The episode was promoted through the use of multiple platforms, including premiering the music from the special in a broadcast on Radio Disney on November 17, 2009, followed by premiere airings on Disney XD, Disney Channel, and ABC Family, and the availability of the episode after its airing on video on demand systems, mobile platforms, the Xbox Live Marketplace, and the iTunes Store. The special's broadcast on Disney XD was preceded by an all-weekend marathon of the show, while the special's broadcast on Disney Channel was preceded by a six-hour marathon entitled "Doof's Dastardly Schemes". A DVD of the special was released October 5, 2010 along with four other episodes from the series. The series made its broadcast television debut on ABC on December 24, 2010.

==Alternate versions==
On December 6, 2010, an alternate version of the episode aired on Disney XD Germany. This version contains songs from the Phineas and Ferb Holiday Favorites.

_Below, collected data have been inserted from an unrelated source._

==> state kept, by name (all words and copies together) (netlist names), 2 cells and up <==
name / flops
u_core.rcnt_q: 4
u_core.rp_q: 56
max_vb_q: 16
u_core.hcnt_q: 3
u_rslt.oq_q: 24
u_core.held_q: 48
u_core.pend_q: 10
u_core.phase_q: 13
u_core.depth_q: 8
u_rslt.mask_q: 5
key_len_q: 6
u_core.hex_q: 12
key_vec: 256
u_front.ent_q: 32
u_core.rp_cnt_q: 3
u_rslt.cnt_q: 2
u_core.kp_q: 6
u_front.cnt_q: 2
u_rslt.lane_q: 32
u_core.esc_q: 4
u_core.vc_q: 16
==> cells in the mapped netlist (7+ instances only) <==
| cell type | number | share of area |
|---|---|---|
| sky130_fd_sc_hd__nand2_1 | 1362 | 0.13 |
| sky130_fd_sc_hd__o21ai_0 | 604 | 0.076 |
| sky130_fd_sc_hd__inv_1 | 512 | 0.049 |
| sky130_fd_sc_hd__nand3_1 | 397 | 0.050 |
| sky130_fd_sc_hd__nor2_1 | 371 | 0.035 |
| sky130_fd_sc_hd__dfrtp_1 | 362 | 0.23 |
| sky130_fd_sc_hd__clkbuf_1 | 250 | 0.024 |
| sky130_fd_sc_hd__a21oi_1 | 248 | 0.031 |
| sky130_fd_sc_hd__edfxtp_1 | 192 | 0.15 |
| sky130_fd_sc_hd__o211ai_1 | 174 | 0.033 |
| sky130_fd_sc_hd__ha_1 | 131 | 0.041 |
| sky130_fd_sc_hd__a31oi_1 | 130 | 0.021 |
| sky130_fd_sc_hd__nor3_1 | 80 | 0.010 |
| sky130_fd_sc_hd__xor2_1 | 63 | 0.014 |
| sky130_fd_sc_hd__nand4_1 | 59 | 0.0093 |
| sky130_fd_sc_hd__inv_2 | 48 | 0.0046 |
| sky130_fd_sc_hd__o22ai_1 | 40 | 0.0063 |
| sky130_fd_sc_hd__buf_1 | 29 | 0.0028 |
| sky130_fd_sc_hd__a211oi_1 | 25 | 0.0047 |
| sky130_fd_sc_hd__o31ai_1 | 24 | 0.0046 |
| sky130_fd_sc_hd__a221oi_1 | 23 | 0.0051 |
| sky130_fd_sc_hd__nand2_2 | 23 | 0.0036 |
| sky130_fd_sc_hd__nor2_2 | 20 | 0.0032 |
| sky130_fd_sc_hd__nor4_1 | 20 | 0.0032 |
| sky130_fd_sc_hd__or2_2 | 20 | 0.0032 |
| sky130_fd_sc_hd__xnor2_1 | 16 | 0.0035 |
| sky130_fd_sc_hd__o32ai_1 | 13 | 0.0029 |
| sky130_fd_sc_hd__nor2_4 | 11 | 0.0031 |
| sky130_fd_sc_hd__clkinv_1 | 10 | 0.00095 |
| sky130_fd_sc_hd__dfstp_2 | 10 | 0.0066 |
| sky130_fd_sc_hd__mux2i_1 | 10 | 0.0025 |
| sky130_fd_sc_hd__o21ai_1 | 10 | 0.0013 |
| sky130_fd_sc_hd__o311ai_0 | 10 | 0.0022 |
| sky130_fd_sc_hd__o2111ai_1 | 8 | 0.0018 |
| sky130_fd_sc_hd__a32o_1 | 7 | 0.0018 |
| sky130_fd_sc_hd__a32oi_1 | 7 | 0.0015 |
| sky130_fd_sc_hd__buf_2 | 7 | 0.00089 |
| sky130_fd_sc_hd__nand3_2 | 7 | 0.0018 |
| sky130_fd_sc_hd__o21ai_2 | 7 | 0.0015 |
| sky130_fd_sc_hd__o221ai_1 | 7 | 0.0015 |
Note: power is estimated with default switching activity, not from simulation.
[src/rtl/cmm_pkg.sv]
// Shared constants, codes and item types for the complex matrix multiplier.
package cmm_pkg;

    // Sizes
    localparam int MAX_DIM   = 8;
    localparam int ELEM_BITS = 16;
    localparam int DIM_W     = $clog2(MAX_DIM);
    localparam int ADDR_W    = 2 * DIM_W;
    localparam int DEPTH     = MAX_DIM * MAX_DIM;
    localparam int PROD_BITS = 2 * ELEM_BITS;
    localparam int ACC_BITS  = 36;
    localparam int CFG_DIM_W = 4;
    localparam int CFG_IDX_W = 2;
    localparam int CMD_W     = 2;

    // Item commands
    localparam logic [CMD_W-1:0] CMD_WRITE_A = 2'd0;
    localparam logic [CMD_W-1:0] CMD_WRITE_B = 2'd1;
    localparam logic [CMD_W-1:0] CMD_COMPUTE = 2'd2;

    // Configuration register indexes
    localparam logic [CFG_IDX_W-1:0] CFG_ROWS_A       = 2'd0;
    localparam logic [CFG_IDX_W-1:0] CFG_INNER_DIM    = 2'd1;
    localparam logic [CFG_IDX_W-1:0] CFG_COLS_B       = 2'd2;
    localparam logic [CFG_IDX_W-1:0] CFG_COMPLEX_MODE = 2'd3;

    typedef struct packed {
        logic [CMD_W-1:0]            cmd;
        logic [DIM_W-1:0]            row_index;
        logic [DIM_W-1:0]            col_index;
        logic signed [ELEM_BITS-1:0] elem_real;
        logic signed [ELEM_BITS-1:0] elem_imag;
    } in_item_t;

    typedef struct packed {
        logic [DIM_W-1:0]           out_row;
        logic [DIM_W-1:0]           out_col;
        logic signed [ACC_BITS-1:0] out_real;
        logic signed [ACC_BITS-1:0] out_imag;
        logic                       last;
    } out_item_t;

    // Clamped dimensions, held as last valid index
    typedef struct packed {
        logic [DIM_W-1:0] rows_last;
        logic [DIM_W-1:0] inner_last;
        logic [DIM_W-1:0] cols_last;
        logic             complex_mode;
    } cfg_t;

    // Controller to datapath
    typedef struct packed {
        logic             wr_a;
        logic             wr_b;
        logic             issue;
        logic [DIM_W-1:0] row;
        logic [DIM_W-1:0] col;
        logic [DIM_W-1:0] k;
        logic             first_k;
        logic             last_k;
        logic             last_elem;
    } dp_cmd_t;

    // Datapath to controller
    typedef struct packed {
        logic done;
    } dp_status_t;

endpackage
[src/rtl/cmm_ctrl.sv]
// Controller: item decode, write range check and the i/j/k loop sequencer.
module cmm_ctrl
    import cmm_pkg::*;
(
    input  logic       clk,
    input  logic       rst_n,
    input  logic       start,
    input  in_item_t   item,
    input  cfg_t       cfg,
    input  dp_status_t status,
    output logic       busy,
    output dp_cmd_t    cmd
);

    typedef enum logic [1:0] {
        ST_IDLE,
        ST_RUN,
        ST_DRAIN
    } state_t;

    state_t           state_reg, state_next;
    logic             busy_reg, busy_next;
    logic [DIM_W-1:0] i_reg, i_next;
    logic [DIM_W-1:0] j_reg, j_next;
    logic [DIM_W-1:0] k_reg, k_next;
    logic             accept;

    assign accept = start && !busy_reg;
    assign busy   = busy_reg;

    // Element writes go straight to the stores, out-of-range ones dropped
    assign cmd.wr_a = accept && (item.cmd == CMD_WRITE_A)
                      && (item.row_index <= cfg.rows_last)
                      && (item.col_index <= cfg.inner_last);
    assign cmd.wr_b = accept && (item.cmd == CMD_WRITE_B)
                      && (item.row_index <= cfg.inner_last)
                      && (item.col_index <= cfg.cols_last);

    // One term issued per cycle while running
    assign cmd.issue     = (state_reg == ST_RUN);
    assign cmd.row       = i_reg;
    assign cmd.col       = j_reg;
    assign cmd.k         = k_reg;
    assign cmd.first_k   = (k_reg == '0);
    assign cmd.last_k    = (k_reg == cfg.inner_last);
    assign cmd.last_elem = (i_reg == cfg.rows_last) && (j_reg == cfg.cols_last);

    // Next state and loop counters
    always_comb begin
        state_next = state_reg;
        busy_next  = busy_reg;
        i_next     = i_reg;
        j_next     = j_reg;
        k_next     = k_reg;
        case (state_reg)
            ST_IDLE:
            begin
                if (accept && (item.cmd == CMD_COMPUTE))
                begin
                    state_next = ST_RUN;
                    busy_next  = 1'b1;
                    i_next     = '0;
                    j_next     = '0;
                    k_next     = '0;
                end
            end
            ST_RUN:
            begin
                if (k_reg == cfg.inner_last)
                begin
                    k_next = '0;
                    if (j_reg == cfg.cols_last)
                    begin
                        j_next = '0;
                        if (i_reg == cfg.rows_last)
                            state_next = ST_DRAIN;
                        else
                            i_next = i_reg + 1'b1;
                    end
                    else
                    begin
                        j_next = j_reg + 1'b1;
                    end
                end
                else
                begin
                    k_next = k_reg + 1'b1;
                end
            end
            ST_DRAIN:
            begin
                // wait for the final element to leave the pipeline
                if (status.done)
                begin
                    state_next = ST_IDLE;
                    busy_next  = 1'b0;
                end
            end
            default:
            begin
                state_next = ST_IDLE;
                busy_next  = 1'b0;
            end
        endcase
    end

    always_ff @(posedge clk or negedge rst_n) begin
        if (!rst_n)
        begin
            state_reg <= ST_IDLE;
            busy_reg  <= 1'b0;
            i_reg     <= '0;
            j_reg     <= '0;
            k_reg     <= '0;
        end
        else
        begin
            state_reg <= state_next;
            busy_reg  <= busy_next;
            i_reg     <= i_next;
            j_reg     <= j_next;
            k_reg     <= k_next;
        end
    end

endmodule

The episode has the same plot as the original.
An extended edition premiered in December 2010 on Disney Channel and Disney XD, containing the extra song "What Does He Want?"

==International release==
This episode premiered on Disney XD (UK & Ireland) on December 7, 2009. The extended version premiered on Family Channel, Canada on December 4, 2010, on Disney XD (UK & Ireland) on December 6, 2010, and on December 18, 2010 on Disney Channel Asia.